淡々としたペースで進む曲だったけど、それは人の心を温かくしてくれる愛情溢れる曲だった。
じっと聴き入ってしまう。
彼の演奏が終わるまで、誰も一言も発することはなかった。
瞳を閉じて、圭の音を感じてみる。
どの音も。
間の休符でさえも。
蒼のこと。
好きだよって気持ちが伝わってきた。
嬉しい。
蒼にとったら最高のお誕生日プレゼントだ。
彼の世界に浸りながら、本当に自分は幸せ者なのだなって実感した。
演奏が終わっても、しばらくは誰も黙っていた。
そして、吉田の拍手を合図に、店内は喝采で盛り上がった。
「ひゅ~♪」
「いいぞ!世界のセキグチッ!」
彼への声援はいつまでも続く。
星音堂の職員たちも大満足だったことだろう。
そして。
蒼も。
ちょっぴりほろっときたけど、嬉しい席に涙は禁物。
ちょっと目元を拭ってから笑顔で彼を見る。
圭はまっすぐ蒼を見ていた。
これからもずっと一緒にいられたらいい。
そう思う。
最初は最低の誕生日だなんて思ったけど、今日は本当にいい日になった。
23年間。
生きてきて、一番素敵なお誕生日になったと思う。
「ありがとう。
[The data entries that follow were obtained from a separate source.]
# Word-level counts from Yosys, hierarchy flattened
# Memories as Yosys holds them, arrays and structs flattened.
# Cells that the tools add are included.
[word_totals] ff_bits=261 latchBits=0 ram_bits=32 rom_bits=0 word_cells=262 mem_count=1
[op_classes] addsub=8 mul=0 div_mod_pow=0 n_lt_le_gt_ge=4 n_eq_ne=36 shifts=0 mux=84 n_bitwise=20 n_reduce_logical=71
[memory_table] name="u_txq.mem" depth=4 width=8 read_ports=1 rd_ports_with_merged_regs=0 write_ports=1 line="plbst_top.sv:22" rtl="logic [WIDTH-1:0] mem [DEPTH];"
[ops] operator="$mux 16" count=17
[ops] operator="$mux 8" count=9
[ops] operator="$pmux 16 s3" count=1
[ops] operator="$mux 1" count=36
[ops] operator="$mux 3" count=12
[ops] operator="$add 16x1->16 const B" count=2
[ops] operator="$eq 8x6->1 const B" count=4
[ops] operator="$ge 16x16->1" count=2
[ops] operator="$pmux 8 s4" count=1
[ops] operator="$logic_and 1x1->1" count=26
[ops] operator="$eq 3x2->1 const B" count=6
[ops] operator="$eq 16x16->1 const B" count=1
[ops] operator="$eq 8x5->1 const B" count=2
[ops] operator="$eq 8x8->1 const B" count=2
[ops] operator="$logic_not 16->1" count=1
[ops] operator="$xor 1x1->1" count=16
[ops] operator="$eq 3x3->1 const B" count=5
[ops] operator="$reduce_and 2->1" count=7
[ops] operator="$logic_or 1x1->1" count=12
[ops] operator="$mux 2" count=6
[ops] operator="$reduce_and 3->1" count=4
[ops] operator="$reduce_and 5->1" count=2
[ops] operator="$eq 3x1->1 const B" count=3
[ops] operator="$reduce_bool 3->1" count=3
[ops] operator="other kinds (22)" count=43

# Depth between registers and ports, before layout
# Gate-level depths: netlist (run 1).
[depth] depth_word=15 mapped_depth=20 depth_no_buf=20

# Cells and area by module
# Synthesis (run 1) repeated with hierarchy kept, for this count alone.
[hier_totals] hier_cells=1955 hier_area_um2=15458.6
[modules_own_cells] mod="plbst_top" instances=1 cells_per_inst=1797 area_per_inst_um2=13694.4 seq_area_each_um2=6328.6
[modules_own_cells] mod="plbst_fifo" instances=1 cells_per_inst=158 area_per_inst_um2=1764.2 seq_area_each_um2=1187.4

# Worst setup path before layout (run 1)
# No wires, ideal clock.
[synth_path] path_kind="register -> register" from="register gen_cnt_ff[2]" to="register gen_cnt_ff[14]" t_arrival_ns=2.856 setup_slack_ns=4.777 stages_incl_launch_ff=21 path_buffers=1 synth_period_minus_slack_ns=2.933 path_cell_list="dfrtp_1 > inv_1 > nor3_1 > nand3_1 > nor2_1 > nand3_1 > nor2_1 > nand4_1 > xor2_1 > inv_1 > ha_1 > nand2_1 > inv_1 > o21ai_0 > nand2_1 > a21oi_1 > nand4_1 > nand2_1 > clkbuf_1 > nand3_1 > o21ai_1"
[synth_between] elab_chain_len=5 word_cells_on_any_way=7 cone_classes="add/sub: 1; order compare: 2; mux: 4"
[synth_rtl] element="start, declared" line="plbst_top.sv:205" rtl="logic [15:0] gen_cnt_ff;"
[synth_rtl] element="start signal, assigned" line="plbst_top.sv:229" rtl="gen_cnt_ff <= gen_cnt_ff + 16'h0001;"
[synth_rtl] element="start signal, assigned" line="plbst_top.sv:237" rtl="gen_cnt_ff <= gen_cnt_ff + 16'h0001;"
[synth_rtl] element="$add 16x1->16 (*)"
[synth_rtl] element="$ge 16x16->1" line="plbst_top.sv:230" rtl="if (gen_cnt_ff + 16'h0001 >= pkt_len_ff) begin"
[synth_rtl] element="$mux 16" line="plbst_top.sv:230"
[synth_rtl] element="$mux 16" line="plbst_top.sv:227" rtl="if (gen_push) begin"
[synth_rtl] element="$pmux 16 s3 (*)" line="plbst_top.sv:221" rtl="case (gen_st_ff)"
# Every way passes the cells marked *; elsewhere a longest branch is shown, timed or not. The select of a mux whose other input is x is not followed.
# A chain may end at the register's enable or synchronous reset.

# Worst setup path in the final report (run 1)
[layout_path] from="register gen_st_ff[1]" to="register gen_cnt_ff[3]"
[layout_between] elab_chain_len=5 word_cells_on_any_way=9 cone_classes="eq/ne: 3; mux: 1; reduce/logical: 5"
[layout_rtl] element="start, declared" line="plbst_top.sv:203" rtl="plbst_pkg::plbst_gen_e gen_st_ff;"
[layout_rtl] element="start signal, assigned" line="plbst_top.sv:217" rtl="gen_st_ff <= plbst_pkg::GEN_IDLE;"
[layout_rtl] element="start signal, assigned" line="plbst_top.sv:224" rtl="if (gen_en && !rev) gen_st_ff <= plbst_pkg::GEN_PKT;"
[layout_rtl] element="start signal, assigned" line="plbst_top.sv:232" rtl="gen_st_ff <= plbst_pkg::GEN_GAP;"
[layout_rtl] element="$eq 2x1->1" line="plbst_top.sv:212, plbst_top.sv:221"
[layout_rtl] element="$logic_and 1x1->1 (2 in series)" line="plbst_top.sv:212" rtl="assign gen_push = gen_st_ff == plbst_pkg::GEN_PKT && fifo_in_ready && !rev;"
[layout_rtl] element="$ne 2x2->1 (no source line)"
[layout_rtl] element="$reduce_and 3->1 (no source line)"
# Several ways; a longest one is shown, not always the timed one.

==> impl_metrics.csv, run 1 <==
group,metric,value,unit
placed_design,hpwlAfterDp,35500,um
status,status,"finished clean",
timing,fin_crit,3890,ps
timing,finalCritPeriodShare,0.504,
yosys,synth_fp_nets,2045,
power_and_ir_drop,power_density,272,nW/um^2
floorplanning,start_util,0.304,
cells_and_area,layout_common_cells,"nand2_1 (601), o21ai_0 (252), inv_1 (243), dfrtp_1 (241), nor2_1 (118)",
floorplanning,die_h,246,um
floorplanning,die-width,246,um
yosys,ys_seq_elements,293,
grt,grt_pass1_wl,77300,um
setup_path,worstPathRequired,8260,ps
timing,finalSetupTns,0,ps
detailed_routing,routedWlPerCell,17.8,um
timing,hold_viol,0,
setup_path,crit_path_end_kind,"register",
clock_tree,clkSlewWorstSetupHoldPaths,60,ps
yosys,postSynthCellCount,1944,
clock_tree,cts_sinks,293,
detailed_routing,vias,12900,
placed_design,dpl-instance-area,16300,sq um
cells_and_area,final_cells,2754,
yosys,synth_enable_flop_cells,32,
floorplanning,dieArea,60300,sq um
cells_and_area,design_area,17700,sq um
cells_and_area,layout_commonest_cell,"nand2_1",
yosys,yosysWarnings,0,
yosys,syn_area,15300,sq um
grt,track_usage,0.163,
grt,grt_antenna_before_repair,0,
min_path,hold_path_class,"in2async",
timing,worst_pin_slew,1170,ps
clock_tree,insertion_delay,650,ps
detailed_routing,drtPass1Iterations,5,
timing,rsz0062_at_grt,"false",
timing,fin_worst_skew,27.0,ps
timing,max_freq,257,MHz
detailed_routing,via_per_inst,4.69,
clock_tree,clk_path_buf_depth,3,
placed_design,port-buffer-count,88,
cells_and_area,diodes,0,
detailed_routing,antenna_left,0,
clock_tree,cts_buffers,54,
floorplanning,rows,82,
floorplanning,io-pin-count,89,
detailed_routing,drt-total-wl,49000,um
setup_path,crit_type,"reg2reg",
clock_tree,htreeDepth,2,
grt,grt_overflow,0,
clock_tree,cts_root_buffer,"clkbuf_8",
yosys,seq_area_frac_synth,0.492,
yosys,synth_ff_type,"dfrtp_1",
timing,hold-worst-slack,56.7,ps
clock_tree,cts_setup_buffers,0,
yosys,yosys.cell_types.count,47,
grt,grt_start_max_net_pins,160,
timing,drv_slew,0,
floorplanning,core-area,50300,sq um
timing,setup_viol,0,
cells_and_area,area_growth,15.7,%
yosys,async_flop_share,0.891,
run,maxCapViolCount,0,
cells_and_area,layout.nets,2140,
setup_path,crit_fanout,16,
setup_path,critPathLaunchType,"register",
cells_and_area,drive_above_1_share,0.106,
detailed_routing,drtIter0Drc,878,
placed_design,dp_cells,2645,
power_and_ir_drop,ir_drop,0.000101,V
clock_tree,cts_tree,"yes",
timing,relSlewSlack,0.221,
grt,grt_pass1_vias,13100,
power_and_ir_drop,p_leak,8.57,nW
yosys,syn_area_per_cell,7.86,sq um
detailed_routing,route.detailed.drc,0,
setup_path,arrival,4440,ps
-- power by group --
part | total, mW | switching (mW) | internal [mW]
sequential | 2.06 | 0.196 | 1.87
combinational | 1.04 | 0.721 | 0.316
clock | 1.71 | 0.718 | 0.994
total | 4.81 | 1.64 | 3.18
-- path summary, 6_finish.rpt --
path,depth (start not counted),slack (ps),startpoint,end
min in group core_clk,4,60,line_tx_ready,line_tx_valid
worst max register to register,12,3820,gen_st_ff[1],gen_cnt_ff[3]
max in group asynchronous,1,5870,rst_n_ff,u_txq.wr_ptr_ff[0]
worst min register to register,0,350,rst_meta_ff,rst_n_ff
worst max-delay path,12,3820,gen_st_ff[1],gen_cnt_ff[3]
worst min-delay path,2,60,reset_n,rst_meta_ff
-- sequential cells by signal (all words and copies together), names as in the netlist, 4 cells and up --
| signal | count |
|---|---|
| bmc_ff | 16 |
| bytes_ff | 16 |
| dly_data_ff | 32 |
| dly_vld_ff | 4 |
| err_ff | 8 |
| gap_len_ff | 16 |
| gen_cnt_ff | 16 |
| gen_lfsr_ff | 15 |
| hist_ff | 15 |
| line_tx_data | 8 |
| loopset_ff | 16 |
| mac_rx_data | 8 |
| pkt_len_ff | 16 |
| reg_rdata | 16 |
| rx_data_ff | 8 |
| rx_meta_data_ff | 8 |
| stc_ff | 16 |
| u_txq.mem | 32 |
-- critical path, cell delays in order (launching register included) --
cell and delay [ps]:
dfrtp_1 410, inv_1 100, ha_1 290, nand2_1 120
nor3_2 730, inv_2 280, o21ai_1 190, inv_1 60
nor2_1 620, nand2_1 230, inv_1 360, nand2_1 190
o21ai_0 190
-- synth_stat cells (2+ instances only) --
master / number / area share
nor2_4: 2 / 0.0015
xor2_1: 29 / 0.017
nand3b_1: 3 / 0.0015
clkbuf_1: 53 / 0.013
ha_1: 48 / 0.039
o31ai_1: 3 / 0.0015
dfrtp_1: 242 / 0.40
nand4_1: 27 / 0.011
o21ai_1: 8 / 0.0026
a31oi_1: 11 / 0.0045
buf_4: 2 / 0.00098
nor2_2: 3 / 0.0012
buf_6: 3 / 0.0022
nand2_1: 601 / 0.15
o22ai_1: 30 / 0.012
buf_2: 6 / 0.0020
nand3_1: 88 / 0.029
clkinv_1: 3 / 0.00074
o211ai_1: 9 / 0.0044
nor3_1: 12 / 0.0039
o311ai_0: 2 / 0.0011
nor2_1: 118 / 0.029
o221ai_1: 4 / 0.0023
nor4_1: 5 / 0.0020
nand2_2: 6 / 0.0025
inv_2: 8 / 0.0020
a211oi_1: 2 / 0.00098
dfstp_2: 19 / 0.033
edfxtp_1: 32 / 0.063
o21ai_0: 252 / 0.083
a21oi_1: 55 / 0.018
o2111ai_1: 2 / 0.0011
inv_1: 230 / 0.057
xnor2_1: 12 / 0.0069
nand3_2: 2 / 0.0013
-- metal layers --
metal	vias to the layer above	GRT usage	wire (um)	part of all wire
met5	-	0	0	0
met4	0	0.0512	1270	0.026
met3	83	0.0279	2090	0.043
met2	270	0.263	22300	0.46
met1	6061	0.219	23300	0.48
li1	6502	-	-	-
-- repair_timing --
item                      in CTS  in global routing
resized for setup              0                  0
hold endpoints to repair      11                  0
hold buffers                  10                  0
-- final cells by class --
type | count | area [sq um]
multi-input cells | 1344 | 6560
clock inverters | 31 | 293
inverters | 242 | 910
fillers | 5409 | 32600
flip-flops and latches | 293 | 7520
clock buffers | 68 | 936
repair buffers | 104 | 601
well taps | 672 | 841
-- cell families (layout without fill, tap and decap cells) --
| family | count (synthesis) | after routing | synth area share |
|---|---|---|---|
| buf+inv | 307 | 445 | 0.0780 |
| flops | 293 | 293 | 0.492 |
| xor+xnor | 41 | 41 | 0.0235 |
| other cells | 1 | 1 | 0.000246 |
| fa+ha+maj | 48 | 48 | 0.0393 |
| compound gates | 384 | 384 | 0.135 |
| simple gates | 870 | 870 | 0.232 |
圭」
そう呟くと、彼もにっこり笑っていた。
「そうだ!」
ふと星野が大きな声を上げる。
「関口の誕生日はもう半月もすれば来るんだよな?」
「え?ええ」
「だったら、このままついでにやっちゃおうぜっ!」
「ついでって!?」
ひどッ!っと圭はショックを受ける。
「いいじゃん。またやるの面倒だし」
「それはそうだ」
吉田も大賛成。
「ちょ、ちょっと.みなさんっ!」
蒼は蒼で圭のお誕生日のこと、考えていたのに。
勝手に盛り上がって合同誕生会に発展する。
「それがいい。誕生会なんて何回もやるもんじゃないわ」
桜も爆笑だ。
「そんな、桜さん」
「今日は、あんたたちの貸切なんだからね。こっちは商売上がったりだわ。こういうのを何回もやられたんじゃたまらないもんね」
「そうそう」
彼女の言葉に野木も笑う。
「じゃあ、みんなで!圭もおめでとう!」
乾杯ーっと嬉しそうにジョッキを掲げる尾形に合わせて乾杯コールが巻き起こった。
「ぐ~……。仕方ない。甘んじて受けよう。その乾杯」
圭は涙をこらえて誕生日を祝ってもらっていた。